While the language could theoretically be arbitrary, in practice, C/C++ and Fortran are the ones which work with OpenMP. There is also a version of OpenMP working with Java, but considering that Java already has concurrency, it is not very useful.

In C/C++, OpenMP works by inserting pragma instructions. As they appear as comments, compiling code with such instructions on a normal compiler normally results in a sequential program. On an OpenMP compiler, the pragmas are honored and tell the compiler how certain segments of code are to be executed in parallel.

2.1Structured Parallelism¶

OpenMP allows to achieve structured parallelism. That is, starting with a for loop, each iteration is executed in parallel and joined at the end, following a fork/join model where the beginning and end are well defined.
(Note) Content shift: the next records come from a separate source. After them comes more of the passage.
===== src/rtl/fpu_lzc.sv =====
// fpu_lzc: leading-zero counter; an all-zero input reports WIDTH.
module fpu_lzc #(
    parameter int WIDTH = 27,
    parameter int CW    = $clog2(WIDTH + 1)
) (
    input  logic [WIDTH-1:0] value,
    output logic [CW-1:0]    count
);

    // Scan upward from the LSB so the highest set bit decides the count.
    always_comb begin
        count = CW'(WIDTH);
        for (int i = 0; i < WIDTH; i++) begin
            if (value[i]) count = CW'(WIDTH - 1 - i);
        end
    end

endmodule


===== src/rtl/fpu_core.sv =====
// fpu_core: multi-cycle add/sub/mul unit for IEEE-754-style binary formats.
// One operation in flight; subnormal inputs and results are flushed to zero.
module fpu_core
    import fpu_pkg::*;
#(
    parameter int EXP_W  = 8,
    parameter int MANT_W = 23
) (
    input  logic                    clock,
    input  logic                    reset,
    input  logic                    in_valid,
    output logic                    in_ready,
    input  logic [EXP_W+MANT_W:0]   op_a,
    input  logic [EXP_W+MANT_W:0]   op_b,
    input  logic [1:0]              op,
    output logic                    out_valid,
    input  logic                    out_ready,
    output logic [EXP_W+MANT_W:0]   result,
    output logic [3:0]              flags
);

    localparam int W   = fmt_width(EXP_W, MANT_W);
    localparam int SW  = MANT_W + 5;
    localparam int XW  = EXP_W + 2;
    localparam int LZW = $clog2(MANT_W + 5);

    localparam logic signed [XW-1:0] BIAS     = XW'(exp_bias(EXP_W));
    localparam logic signed [XW-1:0] EXP_SAT  = XW'(exp_max(EXP_W));
    localparam logic signed [XW-1:0] EXP_ONE  = XW'(1);
    localparam logic [EXP_W-1:0]     SHIFT_LIMIT = EXP_W'(MANT_W + 3);
    localparam logic [W-1:0]         QNAN     = {1'b0, {EXP_W{1'b1}}, 1'b1, {(MANT_W-1){1'b0}}};
    localparam logic [W-2:0]         INF_MAG  = {{EXP_W{1'b1}}, {MANT_W{1'b0}}};

    typedef enum logic [2:0] {
        IDLE, CLASSIFY, ALIGN, ADD, MUL, NORM, ROUND, DONE
    } state_e;

    state_e              state;
    logic [W-1:0]        a_r, b_r;
    fpu_op_e             op_r;
    logic                big_sign, small_sign;
    logic [EXP_W-1:0]    big_exp, small_exp;
    logic [MANT_W:0]     big_sig, small_sig;
    logic [MANT_W+3:0]   small_al;
    logic                w_sign;
    logic signed [XW-1:0] w_exp;
    logic [SW-1:0]       w_sig;

    logic                a_sign, b_sign_eff;
    logic [EXP_W-1:0]    a_exp, b_exp;
    logic [MANT_W-1:0]   a_frac, b_frac;
    logic                a_zero, b_zero, a_inf, b_inf, a_nan, b_nan, a_snan, b_snan;
    logic [MANT_W:0]     a_sig, b_sig;

    assign a_sign     = a_r[W-1];
    assign b_sign_eff = b_r[W-1] ^ (op_r == OP_SUB);
    assign a_exp      = a_r[W-2:MANT_W];
    assign b_exp      = b_r[W-2:MANT_W];
    assign a_frac     = a_r[MANT_W-1:0];
    assign b_frac     = b_r[MANT_W-1:0];
    assign a_zero     = (a_exp == '0);
    assign b_zero     = (b_exp == '0);
    assign a_inf      = (a_exp == '1) && (a_frac == '0);
    assign b_inf      = (b_exp == '1) && (b_frac == '0);
    assign a_nan      = (a_exp == '1) && (a_frac != '0);
    assign b_nan      = (b_exp == '1) && (b_frac != '0);
    assign a_snan     = a_nan && !a_frac[MANT_W-1];
    assign b_snan     = b_nan && !b_frac[MANT_W-1];
    assign a_sig      = a_zero ? '0 : {1'b1, a_frac};
    assign b_sig      = b_zero ? '0 : {1'b1, b_frac};

    logic        cls_special;
    logic [W-1:0] cls_result;
    fpu_flags_t  cls_flags;

    // Pick out NaN/infinity/reserved-op cases that skip the arithmetic path.
    always_comb begin
        cls_special = 1'b0;
        cls_result  = QNAN;
        cls_flags   = '0;
        if (op_r == OP_RSVD) begin
            cls_special       = 1'b1;
            cls_flags.invalid = 1'b1;
        end else if (a_nan || b_nan) begin
            cls_special       = 1'b1;
            cls_flags.invalid = a_snan || b_snan;
        end else if (op_r == OP_MUL) begin
            if ((a_inf && b_zero) || (a_zero && b_inf)) begin
                cls_special       = 1'b1;
                cls_flags.invalid = 1'b1;
            end else if (a_inf || b_inf) begin
                cls_special = 1'b1;
                cls_result  = {a_sign ^ b_sign_eff, INF_MAG};
            end
        end else begin
            if (a_inf && b_inf && (a_sign != b_sign_eff)) begin
                cls_special       = 1'b1;
                cls_flags.invalid = 1'b1;
            end else if (a_inf) begin
                cls_special = 1'b1;
                cls_result  = {a_sign, INF_MAG};
            end else if (b_inf) begin
                cls_special = 1'b1;
                cls_result  = {b_sign_eff, INF_MAG};
            end
        end
    end

    logic [EXP_W-1:0]  shift_amt;
    logic [MANT_W+3:0] small_ext, lost_mask, align_val;

    // Right-align the smaller significand, folding shifted-out bits into sticky.
    always_comb begin
        shift_amt = big_exp - small_exp;
        small_ext = {small_sig, 3'b000};
        lost_mask = ~({(MANT_W+4){1'b1}} << shift_amt);
        if (shift_amt >= SHIFT_LIMIT) begin
            align_val = {{(MANT_W+3){1'b0}}, |small_sig};
        end else begin
            align_val = (small_ext >> shift_amt)
                      | {{(MANT_W+3){1'b0}}, |(small_ext & lost_mask)};
        end
    end

    logic [SW-1:0] big_w, small_w, add_sig;
    logic          add_sign;

    // Signed-magnitude add; an exact zero is negative only when both inputs are.
    always_comb begin
        big_w   = {1'b0, big_sig, 3'b000};
        small_w = {1'b0, small_al};
        if (big_sign == small_sign) begin
            add_sig  = big_w + small_w;
            add_sign = big_sign;
        end else if (big_w >= small_w) begin
            add_sig  = big_w - small_w;
            add_sign = big_sign;
        end else begin
            add_sig  = small_w - big_w;
            add_sign = small_sign;
        end
        if (add_sig == '0) add_sign = big_sign & small_sign;
    end

    logic [2*MANT_W+1:0]  prod;
    logic [SW-1:0]        mul_sig;
    logic signed [XW-1:0] mul_exp;

    // Full significand product; bits below the round position collapse to sticky.
    always_comb begin
        prod    = {{(MANT_W+1){1'b0}}, big_sig} * {{(MANT_W+1){1'b0}}, small_sig};
        mul_sig = {prod[2*MANT_W+1:MANT_W-2], |prod[MANT_W-3:0]};
        mul_exp = $signed({2'b00, big_exp}) + $signed({2'b00, small_exp}) - BIAS;
    end

    logic [LZW-1:0]       lz;
    logic [SW-1:0]        norm_sig;
    logic signed [XW-1:0] norm_exp;

    fpu_lzc #(.WIDTH(MANT_W + 4)) u_lzc (
        .value (w_sig[SW-2:0]),
        .count (lz)
    );

    // Normalise: one-bit right shift on carry-out, otherwise left by leading zeros.
    always_comb begin
        if (w_sig[SW-1]) begin
            norm_sig = {1'b0, w_sig[SW-1:2], w_sig[1] | w_sig[0]};
            norm_exp = w_exp + EXP_ONE;
        end else begin
            norm_sig = w_sig << lz;
            norm_exp = w_exp - $signed({{(XW-LZW){1'b0}}, lz});
        end
    end

    logic                 guard, rnd, stk, round_up;
    logic [MANT_W+1:0]    mant_rnd;
    logic [MANT_W-1:0]    frac_fin;
    logic signed [XW-1:0] exp_rnd;
    logic [W-1:0]         rnd_result;
    fpu_flags_t           rnd_flags;

    // Round to nearest even, then saturate to infinity or flush to zero.
    always_comb begin
        guard    = w_sig[2];
        rnd      = w_sig[1];
        stk      = w_sig[0];
        round_up = guard & (rnd | stk | w_sig[3]);
        mant_rnd = {1'b0, w_sig[SW-2:3]} + {{(MANT_W+1){1'b0}}, round_up};
        if (mant_rnd[MANT_W+1]) begin
            frac_fin = mant_rnd[MANT_W:1];
            exp_rnd  = w_exp + EXP_ONE;
        end else begin
            frac_fin = mant_rnd[MANT_W-1:0];
            exp_rnd  = w_exp;
        end
        rnd_flags = '0;
        if (w_sig == '0) begin
            rnd_result = {w_sign, {(W-1){1'b0}}};
        end else if (exp_rnd >= EXP_SAT) begin
            rnd_result         = {w_sign, INF_MAG};
            rnd_flags.overflow = 1'b1;
            rnd_flags.inexact  = 1'b1;
        end else if (exp_rnd[XW-1] || (exp_rnd == '0)) begin
            rnd_result          = {w_sign, {(W-1){1'b0}}};
            rnd_flags.underflow = 1'b1;
            rnd_flags.inexact   = 1'b1;
        end else begin
            rnd_result        = {w_sign, exp_rnd[EXP_W-1:0], frac_fin};
            rnd_flags.inexact = guard | rnd | stk;
        end
    end

    // Control FSM stepping one operation through the datapath stages.
    always_ff @(posedge clock) begin
        if (reset) begin
            state     <= IDLE;
            in_ready  <= 1'b1;
            out_valid <= 1'b0;
            result    <= '0;
            flags     <= '0;
        end else begin
            case (state)
                IDLE: begin
                    if (in_valid && in_ready) begin
                        a_r      <= op_a;
                        b_r      <= op_b;
                        op_r     <= fpu_op_e'(op);
                        in_ready <= 1'b0;
                        state    <= CLASSIFY;
                    end
                end
                CLASSIFY: begin
                    if (cls_special) begin
                        result    <= cls_result;
                        flags     <= cls_flags;
                        out_valid <= 1'b1;
                        state     <= DONE;
                    end else begin
                        if (a_exp >= b_exp) begin
                            big_sign   <= a_sign;
                            big_exp    <= a_exp;
                            big_sig    <= a_sig;
                            small_sign <= b_sign_eff;
                            small_exp  <= b_exp;
                            small_sig  <= b_sig;
                        end else begin
                            big_sign   <= b_sign_eff;
                            big_exp    <= b_exp;
                            big_sig    <= b_sig;
                            small_sign <= a_sign;
                            small_exp  <= a_exp;
                            small_sig  <= a_sig;
                        end
                        w_sign <= a_sign ^ b_sign_eff;
                        state  <= (op_r == OP_MUL) ? MUL : ALIGN;
                    end
                end
                ALIGN: begin
                    small_al <= align_val;
                    state    <= ADD;
                end
                ADD: begin
                    w_sig  <= add_sig;
                    w_sign <= add_sign;
                    w_exp  <= $signed({2'b00, big_exp});
                    state  <= NORM;
                end
                MUL: begin
                    w_sig <= mul_sig;
                    w_exp <= mul_exp;
                    state <= NORM;
                end
                NORM: begin
                    w_sig <= norm_sig;
                    w_exp <= norm_exp;
                    state <= ROUND;
                end
                ROUND: begin
                    result    <= rnd_result;
                    flags     <= rnd_flags;
                    out_valid <= 1'b1;
                    state     <= DONE;
                end
                DONE: begin
                    if (out_ready) begin
                        out_valid <= 1'b0;
                        in_ready  <= 1'b1;
                        state     <= IDLE;
                    end
                end
                default: state <= IDLE;
            endcase
        end
    end

endmodule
It is not very flexible, but it is an easy way to parallelize programs.

#pragma omp parallel for
{
for () {
...
}
}
// A thread team is created to execute the for loop in parallel.


Other times, we might want all the threads to do the same instruction(s).

#pragma omp parallel
{
printf("Hello!\n");
}
// The team of threads all execute the above statement


The number of threads can be chosen by the system, but it may also be passed as a parameter at the very beginning of the program, or on a statement by statement basis.

2.2Nested Parallelism¶

We can also have nested parallelism. That is a parallel section, inside a parallel section, in which case the number of threads executing may not be obvious.

2.3Parallel sections¶

Separate parallel sections can be defined.

#pragma omp section
{
}

#pragma omp section
{
// Executed by another
}


This is a bit like unstructured parallelism, although a bit awkward. The goal of OpenMP is not to give fine-grained control over concurrency, but rather to achieve it easily.

Each thread team has a master, one privileged thread which can be specialized.

#pragma omp master
{
// Only the master thread executes this.
}

#pragma omp single
{
// Only one thread executes this
}


A task model can also be used.

2.4Data Model¶

Out of OpenMP, we get a pretty neat data model. Shared data (heap/static) is the default, but one of the things we can do is declare data to be private.

private(x, y, z);


With this, each thread has its own copy (even if x, y, z have a non-local scope). Each thread ends up using its own copy of the data. However, how is it initialized? There are several initialization models.

First private
The value is inherited from the parent, or a default value is used.

What happens to the private data once the thread is finished? We could have it disappear, but why lose the work?

Last private
Thread submits its value back to the parent scope.

With multiple threads, the last one is the one to succeeds. However, a reduction operator can also be used: (op; list).

Maybe 10 threads are used to compute some value, but we are interested in the sum. In this case, the operator is + and the values in the list are summed. The initial value is assumed to be 0. With *, the default value is 1.

2.5Synchronization¶

2.5.1Master/Single¶

For a critical section, only the master, or only one thread executes it.

2.5.2Critical¶

All the threads execute the critical section, but only one at a time.

2.5.3Barriers¶

All the threads in the pool must arrive at that point, before any leaves.

2.5.4Atomic¶

Atomic Read Atomic write Atomic update Atomic capture
... = x; x = ...; x++; ... = x++; (kind of like FA)

Nb: Variables are not atomic by default; the above must be used.

2.5.5Flush¶

flush(a, b, c); synchronizes a, b, and c with main memory. This ends up being the main mechanism for actually making things consistent between different threads.